HOK has partnered with Delos to enhance the ability of the firm’s designers to integrate health and wellness into projects.
In its November 2017 issue, OnOffice Magazine interviewed Chan about the impact of WELL and how this new standard is helping HOK’s teams take a more people-centric design approach.
“WELL promotes health by stealth, providing a holistic environment, better space design and elements including improved daylight, healthier food and fresher air,” she says. “This all provides compound impacts on the different human body systems. Occupants improve well-being by default without actively needing to engage.”
WELL is inherently human-centric, concentrating on the person rather than a metric like energy consumption. “This makes sense as occupants, not buildings, consume energy,” she says.

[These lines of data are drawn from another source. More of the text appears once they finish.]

===== src/rtl/pds_pkg.sv =====
package pds_pkg;
   localparam int STAT_W = 9;

   localparam logic [7:0] OFS_ON_REQ  = 8'h0C;
   localparam logic [7:0] OFS_OFF_REQ = 8'h10;
   localparam logic [7:0] OFS_CMD     = 8'h44;
   localparam logic [7:0] OFS_IMASK   = 8'h48;
   localparam logic [7:0] OFS_MODE    = 8'h80;
   localparam logic [7:0] OFS_EVENT   = 8'h88;
   localparam logic [7:0] OFS_ISTAT   = 8'h8C;

   localparam logic [7:0] KEY_RESTART = 8'hFF;
   localparam logic [7:0] KEY_ON_LO   = 8'h05;
   localparam logic [7:0] KEY_ON_HI   = 8'h50;
   localparam logic [7:0] KEY_OFF_LO  = 8'h0A;
   localparam logic [7:0] KEY_OFF_HI  = 8'hA0;

   localparam int ST_DONE     = 0;
   localparam int ST_HWREQ    = 1;
   localparam int ST_SEQ_ERR  = 2;
   localparam int ST_BUSY_ERR = 3;
   localparam int ST_CH_LO    = 6;

   typedef enum logic [1:0] {
      PS_IDLE,
      PS_ARMED,
      PS_ON_LO,
      PS_OFF_LO
   } parse_state_e;
endpackage


===== src/rtl/pds_cmd_parser.sv =====
module pds_cmd_parser
   import pds_pkg::*;
(
   input  logic       clk,
   input  logic       rst_n,
   input  logic       cmd_we,
   input  logic [7:0] cmd_byte,
   input  logic       busy,
   output logic       fire_on,
   output logic       fire_off,
   output logic       fail_seq,
   output logic       fail_busy
);
   parse_state_e state_q, state_d;

   always_comb begin
      state_d   = state_q;
      fire_on   = 1'b0;
      fire_off  = 1'b0;
      fail_seq  = 1'b0;
      fail_busy = 1'b0;
      if (cmd_we) begin
         if (busy) begin
            fail_busy = 1'b1;
            state_d   = PS_IDLE;
         end else if (cmd_byte == KEY_RESTART) begin
            state_d = PS_ARMED;
         end else begin
            state_d = PS_IDLE;
            unique case (state_q)
               PS_ARMED: begin
                  if (cmd_byte == KEY_ON_LO)       state_d = PS_ON_LO;
                  else if (cmd_byte == KEY_OFF_LO) state_d = PS_OFF_LO;
                  else                             fail_seq = 1'b1;
               end
               PS_ON_LO: begin
                  if (cmd_byte == KEY_ON_HI) fire_on = 1'b1;
                  else                       fail_seq = 1'b1;
               end
               PS_OFF_LO: begin
                  if (cmd_byte == KEY_OFF_HI) fire_off = 1'b1;
                  else                        fail_seq = 1'b1;
               end
               default: fail_seq = 1'b1;
            endcase
         end
      end
   end

   always_ff @(posedge clk or negedge rst_n) begin
      if (!rst_n) state_q <= PS_IDLE;
      else        state_q <= state_d;
   end
endmodule


===== src/rtl/pds_switch_unit.sv =====
module pds_switch_unit #(
   parameter int               N_DOMAINS     = 7,
   parameter logic [N_DOMAINS-1:0] ALWAYS_ON = 7'b0000011,
   parameter int               SWITCH_CYCLES = 500
) (
   input  logic                 clk,
   input  logic                 rst_n,
   input  logic                 fire_on,
   input  logic                 fire_off,
   input  logic [N_DOMAINS-1:0] on_req,
   input  logic [N_DOMAINS-1:0] off_req,
   output logic [N_DOMAINS-1:0] mode,
   output logic                 busy,
   output logic                 done,
   output logic [N_DOMAINS-1:0] changed
);
   localparam int CW = $clog2(SWITCH_CYCLES + 1);
   localparam logic [CW-1:0] CNT_LOAD = CW'(SWITCH_CYCLES - 1);

   logic [CW-1:0]        cnt_q;
   logic [N_DOMAINS-1:0] pend_q;
   logic                 dir_on_q;
   logic [N_DOMAINS-1:0] eff;

   always_comb begin
      eff = '0;
      if (fire_on)       eff = on_req & ~mode;
      else if (fire_off) eff = off_req & mode & ~ALWAYS_ON;
   end

   always_ff @(posedge clk or negedge rst_n) begin
      if (!rst_n) begin
         mode     <= ALWAYS_ON;
         busy     <= 1'b0;
         done     <= 1'b0;
         changed  <= '0;
         cnt_q    <= '0;
         pend_q   <= '0;
         dir_on_q <= 1'b0;
      end else begin
         done    <= 1'b0;
         changed <= '0;
         if (fire_on || fire_off) begin
            if (eff == '0) begin
               done <= 1'b1;
            end else begin
               busy     <= 1'b1;
               cnt_q    <= CNT_LOAD;
               pend_q   <= eff;
               dir_on_q <= fire_on;
            end
         end else if (busy) begin
            if (cnt_q == '0) begin
               busy    <= 1'b0;
               done    <= 1'b1;
               changed <= pend_q;
               mode    <= dir_on_q ? (mode | pend_q) : (mode & ~pend_q);
            end else begin
               cnt_q <= cnt_q - 1'b1;
            end
         end
      end
   end
endmodule


===== src/rtl/pds_status_regs.sv =====
module pds_status_regs
   import pds_pkg::*;
#(
   parameter int N_DOMAINS = 7
) (
   input  logic                 clk,
   input  logic                 rst_n,
   input  logic                 mask_we,
   input  logic                 stat_w1c,
   input  logic                 evt_w1c,
   input  logic [31:0]          wdata,
   input  logic [STAT_W-1:0]    sources,
   input  logic [N_DOMAINS-1:0] changed,
   output logic [STAT_W-1:0]    int_mask,
   output logic [STAT_W-1:0]    int_stat,
   output logic [N_DOMAINS-1:0] evt_stat
);
   logic [STAT_W-1:0]    stat_clr;
   logic [N_DOMAINS-1:0] evt_clr;

   assign stat_clr = stat_w1c ? wdata[STAT_W-1:0] : '0;
   assign evt_clr  = evt_w1c ? wdata[N_DOMAINS-1:0] : '0;

   always_ff @(posedge clk or negedge rst_n) begin
      if (!rst_n) begin
         int_mask <= '1;
         int_stat <= '0;
         evt_stat <= '0;
      end else begin
         if (mask_we) int_mask <= wdata[STAT_W-1:0];
         int_stat <= (int_stat & ~stat_clr) | (sources & ~int_mask);
         evt_stat <= (evt_stat & ~evt_clr) | changed;
      end
   end
endmodule


===== src/rtl/pds_ctrl.sv =====
module pds_ctrl
   import pds_pkg::*;
#(
   parameter int                   N_DOMAINS     = 7,
   parameter logic [N_DOMAINS-1:0] ALWAYS_ON     = 7'b0000011,
   parameter int                   SWITCH_CYCLES = 500,
   parameter int                   CLK_NS        = 10,
   parameter int                   ADDR_W        = 8
) (
   input  logic                 clk,
   input  logic                 rst_n,
   input  logic                 reg_we,
   input  logic [ADDR_W-1:0]    reg_addr,
   input  logic [31:0]          reg_wdata,
   output logic [31:0]          reg_rdata,
   input  logic                 hw_req_in,
   input  logic [2:0]           pch_fail_in,
   output logic [N_DOMAINS-1:0] pwr_state,
   output logic                 irq
);
   localparam int MAX_SWITCH_NS = 100_000;

   generate
      if (N_DOMAINS < 1 || N_DOMAINS > 32) begin : g_bad_domains
         $error("N_DOMAINS must lie in 1..32");
      end
      if (SWITCH_CYCLES < 1 || SWITCH_CYCLES * CLK_NS > MAX_SWITCH_NS) begin : g_bad_delay
         $error("switch delay must be at least one cycle and at most 100 us");
      end
      if (ADDR_W < 8) begin : g_bad_addr
         $error("ADDR_W must cover offsets up to 0x8C");
      end
   endgenerate

   logic [N_DOMAINS-1:0] on_req_q, off_req_q;
   logic                 fire_on, fire_off, fail_seq, fail_busy;
   logic                 sw_busy, sw_done;
   logic [N_DOMAINS-1:0] sw_changed;
   logic [STAT_W-1:0]    sources, int_mask, int_stat;
   logic [N_DOMAINS-1:0] evt_stat;
   logic                 wdata_unused;

   function automatic logic hit(input logic [ADDR_W-1:0] a, input logic [7:0] ofs);
      return a == ADDR_W'(ofs);
   endfunction

   assign wdata_unused = ^reg_wdata;

   always_ff @(posedge clk or negedge rst_n) begin
      if (!rst_n) begin
         on_req_q  <= '0;
         off_req_q <= '0;
      end else if (reg_we) begin
         if (hit(reg_addr, OFS_ON_REQ))  on_req_q  <= reg_wdata[N_DOMAINS-1:0];
         if (hit(reg_addr, OFS_OFF_REQ)) off_req_q <= reg_wdata[N_DOMAINS-1:0];
      end
   end

   pds_cmd_parser u_parser (
      .clk       (clk),
      .rst_n     (rst_n),
      .cmd_we    (reg_we && hit(reg_addr, OFS_CMD)),
      .cmd_byte  (reg_wdata[7:0]),
      .busy      (sw_busy),
      .fire_on   (fire_on),
      .fire_off  (fire_off),
      .fail_seq  (fail_seq),
      .fail_busy (fail_busy)
   );

   pds_switch_unit #(
      .N_DOMAINS     (N_DOMAINS),
      .ALWAYS_ON     (ALWAYS_ON),
      .SWITCH_CYCLES (SWITCH_CYCLES)
   ) u_switch (
      .clk      (clk),
      .rst_n    (rst_n),
      .fire_on  (fire_on),
      .fire_off (fire_off),
      .on_req   (on_req_q),
      .off_req  (off_req_q),
      .mode     (pwr_state),
      .busy     (sw_busy),
      .done     (sw_done),
      .changed  (sw_changed)
   );

   always_comb begin
      sources                      = '0;
      sources[ST_DONE]             = sw_done;
      sources[ST_HWREQ]            = hw_req_in;
      sources[ST_SEQ_ERR]          = fail_seq;
      sources[ST_BUSY_ERR]         = fail_busy;
      sources[ST_CH_LO +: 3]       = pch_fail_in;
   end

   pds_status_regs #(.N_DOMAINS(N_DOMAINS)) u_status (
      .clk      (clk),
      .rst_n    (rst_n),
      .mask_we  (reg_we && hit(reg_addr, OFS_IMASK)),
      .stat_w1c (reg_we && hit(reg_addr, OFS_ISTAT)),
      .evt_w1c  (reg_we && hit(reg_addr, OFS_EVENT)),
      .wdata    (reg_wdata),
      .sources  (sources),
      .changed  (sw_changed),
      .int_mask (int_mask),
      .int_stat (int_stat),
      .evt_stat (evt_stat)
   );

   assign irq = |int_stat;

   always_comb begin
      reg_rdata = '0;
      if (hit(reg_addr, OFS_ON_REQ))       reg_rdata[N_DOMAINS-1:0] = on_req_q;
      else if (hit(reg_addr, OFS_OFF_REQ)) reg_rdata[N_DOMAINS-1:0] = off_req_q;
      else if (hit(reg_addr, OFS_IMASK))   reg_rdata[STAT_W-1:0]    = int_mask;
      else if (hit(reg_addr, OFS_MODE))    reg_rdata[N_DOMAINS-1:0] = pwr_state;
      else if (hit(reg_addr, OFS_EVENT))   reg_rdata[N_DOMAINS-1:0] = evt_stat;
      else if (hit(reg_addr, OFS_ISTAT))   reg_rdata[STAT_W-1:0]    = int_stat;
   end
endmodule


===== config.mk =====
export PLATFORM = sky130hd
export DESIGN_NAME = pds_ctrl
export DESIGN_NICKNAME = d
export VERILOG_FILES = /design/src/rtl/pds_pkg.sv /design/src/rtl/pds_cmd_parser.sv /design/src/rtl/pds_switch_unit.sv /design/src/rtl/pds_status_regs.sv /design/src/rtl/pds_ctrl.sv
export SDC_FILE = /design/constraint.sdc
export NUM_CORES = 1
export LEC_CHECK = 0
export ABC_CLOCK_PERIOD_IN_PS = 2000
export BUFFER_PORTS_ARGS = -buffer_cell sky130_fd_sc_hd__buf_4
export CAP_MARGIN = 30
export CORE_ASPECT_RATIO = 1.75
export CORE_MARGIN = 10
export CORE_UTILIZATION = 49
export CTS_CLUSTER_SIZE = 40
export DETAILED_ROUTE_END_ITERATION = 12
export PLACE_DENSITY_LB_ADDON = 0.1
export SYNTH_ARGS = -nofsm -noshare
export SYNTH_HDL_FRONTEND = slang
export SYNTH_SLANG_ARGS = --single-unit

===== constraint.sdc =====
create_clock -name clk -period 2 [get_ports clk]
set_input_delay 0.3 -clock clk [delete_from_list [all_inputs] [get_ports clk]]
set_output_delay 0.3 -clock clk [all_outputs]
set_load 0.005 [all_outputs]

Word-level counts from Yosys, hierarchy flattened:

Cells that the tools add are included.

* add/subtract/negate cells: 1
* $mul: 0
* divide/modulo/power cells: 0
* magnitude comparators: 0
* equality and inequality tests: 17
* shift operators: 0
* multiplexer cells: 55
* bitwise gates (word level): 16
* reductions and logical operators: 14

Operator list (number)
* 7-bit two-way mux: 11
* 9-bit two-way mux: 7
* 8-bit equality test (second input constant): 5
* 7-bit bitwise AND: 4
* 1-bit two-way mux: 27
* 8-bit by 7-bit equality test with 1-bit output (second input constant): 3
* 7-bit NOT: 3
* 9-bit bitwise AND: 2
* 2-bit two-way mux: 9
* 9-bit NOT: 2
* 8-bit by 4-bit equality test with 1-bit output (second input constant): 2
* 7-bit OR: 2
* 9-bit logical NOT: 1
* 9-bit OR: 1
* 9-bit OR reduction: 1
* 9-bit by 1-bit subtractor with 9-bit output (second input constant): 1
* 8-bit by 3-bit equality test with 1-bit output (second input constant): 1
* 8-bit by 5-bit equality test with 1-bit output (second input constant): 1
* 7-bit logical NOT: 1
* 2-bit AND reduction: 3
* 3-bit AND reduction: 2
* 2-bit equality test (second input constant): 2
* 1-bit logical AND: 4
* 1-bit one-hot mux with 3 select lines: 1
* 6 further kinds: 7

* bits in registers: 74
* latch bits: 0
* bits in writable memories: 0
* bits in read-only memories: 0
* input bits: 47
* output and inout port bits: 40
* memories kept: 0

Logic depth before layout (Yosys ltp):

* word-level depth: 11
* depth in mapped cells: 8
* depth with buffers taken out: 7

Cells and area by module:

Synthesis repeated with hierarchy kept, for this count alone.

* cells, all modules: 364
* area total of the unflattened synthesis: 4003.8 um^2

By module, submodules not included
* pds_switch_unit: instances 1, cells an instance 129, area each 1547.7 um^2, sequential area each 828.3 um^2
* pds_ctrl: instances 1, cells an instance 116, area each 1168.6 um^2, sequential area each 350.3 um^2
* pds_status_regs: instances 1, cells an instance 87, area each 1021.0 um^2, sequential area each 636.9 um^2
* pds_cmd_parser: instances 1, cells an instance 32, area each 266.5 um^2, sequential area each 50.0 um^2

Worst setup path after synthesis:

OpenSTA, ideal clock, no wires.

* kind: register to register
* from: register u_parser.state_q[0]
* to: register u_switch.dir_on_q
* arrival: 1843 ps
* required time: 1872 ps
* setup slack: 29 ps
* cell stages (with the launch flop): 6
* buffers on the path: 0
* path through: dfrtp_1 -> or3b_4 -> or3_4 -> a311oi_4 -> nor2_2 -> mux2_1

* cells in the longest elaborated chain, start to end: 10
* elaborated cells between the ends (all ways): 16
* classes of those cells: eq/ne (2); mux (10); bitwise (1); reduce/logical (3)

RTL lines
* start, declared: line pds_cmd_parser.sv:14 `parse_state_e state_q, state_d;`
* start signal, assigned: line pds_cmd_parser.sv:52 `else state_q <= state_d;`
* 2-bit equality test: line pds_cmd_parser.sv:30 `unique case (state_q)`
* 1-bit two-way mux: line pds_cmd_parser.sv:30
* 1-bit two-way mux: line pds_cmd_parser.sv:26 `end else if (cmd_byte == KEY_RESTART) begin`
* 1-bit two-way mux: line pds_cmd_parser.sv:23 `if (busy) begin`
* 1-bit two-way mux: line pds_cmd_parser.sv:22 `if (cmd_we) begin`
* 7-bit two-way mux: line pds_switch_unit.sv:28 `else if (fire_off) eff = off_req & mode & ~ALWAYS_ON;`
* 7-bit two-way mux: line pds_switch_unit.sv:27 `if (fire_on) eff = on_req & ~mode;`
* 7-bit logical NOT: line pds_switch_unit.sv:44 `if (eff == '0) begin`
* 1-bit NOT (no source line)
* 2-bit AND reduction (no source line)
* end signal, assigned: line pds_switch_unit.sv:50 `dir_on_q <= fire_on;`
* end, declared: line pds_switch_unit.sv:22 `logic dir_on_q;`

Several ways; a longest one is shown, not always the timed one.
A chain may end at the register's enable or synchronous reset.

Final worst setup path:

Ends and elaborated chain as after synthesis.

==> metrics.cfg <==
[critical_path]
slowest_delay_ns=0.39
r2r_cells=5
critPathKind=flip-flop to flip-flop
critical-path-top-delay-family=simple AND/OR/NAND/NOR gates
r2r-start=u_parser.state_q[0]
end_kind=flip-flop
critPathBufInv=0
crit_chain=or3b_4 > or3_4 > a311oi_4 > nor2_4 > mux2_4
worstPathRequired_ns=2.22
worstSetupStartpointType=flip-flop
setup.worst_path.start=u_parser.state_q[0]
cp_slowest_cell=or3b_4
worstPathArrival_ns=2.20
path_max_fanout=5
crit_cells=5

[status]
status=finished, final reports clean

[route]
routed_wl_um=10700
drt_iter0_markers=252
vias=3151
drcViolationCount=0
wl_per_cell_um=19.6
wl_met2_um=5860
wl_met3_um=634
top_layer=met4
wirelength_met1_um=3930
ant_nets=0
routed_via_density=5.76
drt_pre_antenna_iters=5

[finish]
drive_gt1_frac=0.431
fin_cells=547
fill_cells=625
multiInputGateArea_um2=1860
final_common_cell=buf_4
final_nets=502
final_cell_mix=95 x buf_4, 63 x dfrtp_1, 41 x nand2_1
layout-area-overhead-vs-synth_pct=30.3
ff_latch_area_um2=1870
antenna_cells=0
final_core_util=0.659

[synth]
synthFlopType=dfrtp_1
async_flop_share=1.00
synthCells=353
ys_seq_elements=74
syn_avg_cell_area_um2=10.9
synth_edf_count=0
synth_area_um2=3850
ys_types=59
synthTopCellsByArea=dfrtp_1 41%, mux2_2 11%, dfstp_2 7.5%
yosysTopAreaCell=dfrtp_1
ys_seq_area_frac=0.484
synth_warnings=0
yosys.area.top_type_share=0.409

[sta]
finalMaxSlewViolations=0
grt_setup_unrepaired=yes
fin_crit_sh=0.993
finClkSkew_ns=0.00454
setup_viol=0
timing.fmax_mhz=503
setup_slack_ns=0.0131
holdWs_ns=0.219
finalWorstPathRequiredPeriod_ns=1.99
finalSetupTns_ns=0
hold_violations=0

[pwr]
power_density_nw_per_um2=682
leakagePower_nw=2.52
vdd_drop_max_mv=0.580

[cts]
cts_made_buffers=9
insertion_delay_ns=0.33
htreeDepth=3
cts_buffer_depth=2
clkSinkCount=74
cts-root-buf=clkbuf_16
cts_tree=built
path_clk_slew_ns=0.06

[placed_design]
dpl_worst_slack_ns=-0.139
dpl.cell_count=525
port-buffer-count=40
gp_congestion=0.898
hpwl_um=8280

[grt]
grt_max_degree=34
grt_pass1_wl_um=17000
globalRouteOverflowTotal=0
grt_usage=0.182
grt_pass1_vias=3285
antenna_found_initial=0

[floorplan]
fp.coreArea_um2=7620
std_cell_rows=42
die_x_um=87.0
dieArea_um2=11900
die_height_um=137
start_util=0.506
io_pins=87

[worst_hold_path]
hp-class=input port to flip-flop
whs_path_depth=3
hold_start=pch_fail_in[1]

[job]
maxCapViolCount=0

-- power breakdown --
part / leakage, nW / total, mW / internal, mW / switching [mW]
combinational: 1.42 / 0.220 / 0.0999 / 0.120
clock: 0.153 / 1.65 / 1.07 / 0.588
sequential: 0.939 / 1.55 / 1.53 / 0.0211
total: 2.52 / 3.43 / 2.70 / 0.730
-- routing by layer --
| metal | track usage | up-vias |
|---|---|---|
| li1 | - | 1455 |
| met5 | 0 | - |
| met2 | 0.328 | 97 |
| met1 | 0.192 | 1578 |
| met4 | 0.0832 | 0 |
| met3 | 0.0444 | 21 |
-- synthesized netlist by cell type, types with 4 or more instances --
library cell / number
dfrtp_1: 63
nand2_1: 41
mux2_2: 36
buf_4: 23
a21o_1: 16
nor3_1: 14
nor2_1: 12
dfstp_2: 11
inv_1: 10
and2_1: 9
clkbuf_1: 9
a22oi_1: 8
o21ai_0: 8
nor4_1: 7
a222oi_1: 6
a32o_1: 6
and3_1: 6
a21oi_1: 4
nor2b_1: 4
-- stage by stage --
stage / total power, mW / cell area (µm²)
detailed placement: 1.79 / 4570
floorplan: 1.68 / 3940
global route: 3.54 / 5020
global placement: 1.78 / 4570
CTS: 3.44 / 4920
finish: 3.43 / 5020
-- flip-flops by register name, indices dropped and copies added (netlist names), named ones only --
| signal | flops |
|---|---|
| u_switch.changed | 7 |
| on_req_q | 7 |
| u_switch.dir_on_q | 1 |
| u_status.int_mask | 9 |
| u_status.evt_stat | 7 |
| u_switch.done | 1 |
| u_parser.state_q | 2 |
| off_req_q | 7 |
| u_switch.cnt_q | 9 |
| u_switch.pend_q | 7 |
| u_status.int_stat | 9 |
| u_switch.busy | 1 |
-- worst min-delay path, cell delays in order --
cell and delay, ns:
buf_4 0.11, inv_1 0.04, o21ai_0 0.06
-- path summary, 6_finish.rpt --
kind,slack [ns],endpoint
worst min register to register,0.43,u_status.evt_stat[3]
max in group asynchronous,0.96,u_status.int_mask[5]
worst max-delay path,0.01,u_switch.dir_on_q
worst max register to register,0.01,u_switch.dir_on_q
min in group asynchronous,0.42,u_switch.pend_q[1]
worst min-delay path,0.22,u_status.int_stat[7]
-- final cells by class --
type                    instances  share of cell area
clock buffers                  14              0.0546
clock inverters                 2             0.00698
inverters                      10             0.00748
multi-input cells             254               0.370
flip-flops and latches         74               0.372
well taps                      88              0.0219
repair buffers                105               0.168
-- repair_timing --
action | 4_1_cts | 5_1_grt
pin swaps | 8 | 17
endpoints found under the setup margin | 19 | 29
buffers inserted | 1 | 4
resized for setup | 6 | 19
cloned | 0 | 0
endpoints found under the hold margin | 21 | 0
hold buffers | 1 | 0
-- logic make-up (layout without fill, tap and decap cells) --
kind of cell,Yosys count,in the layout,share of synthesized area
flip-flops,74,74,0.484
XOR/XNOR,1,1,0.00227
adder cells (fa/ha/maj),1,1,0.00325
multiplexers,37,37,0.108
buffers and inverters,47,131,0.0731
AND/OR/NAND/NOR,124,124,0.184
other,1,23,0.000973
AO/OA/AOI/OAI,68,68,0.144
Power figures use the tool's default switching activity.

Chan tells OnOffice that investing in people, for which there is a robust business case, is core to WELL. “People account for 90 percent of corporate expenditures. If WELL can enable a healthier, more engaged and more productive workforce, there will be financial benefits. … Delos’ research shows that WELL increases employee satisfaction and also plays a critical role in retention and productivity, with reduced sick leave and turnover among the other benefits.”
Unlike other rating systems, WELL requires ongoing performance verification for three years. Sustaining initial enthusiasm after certification admittedly is one of the challenges.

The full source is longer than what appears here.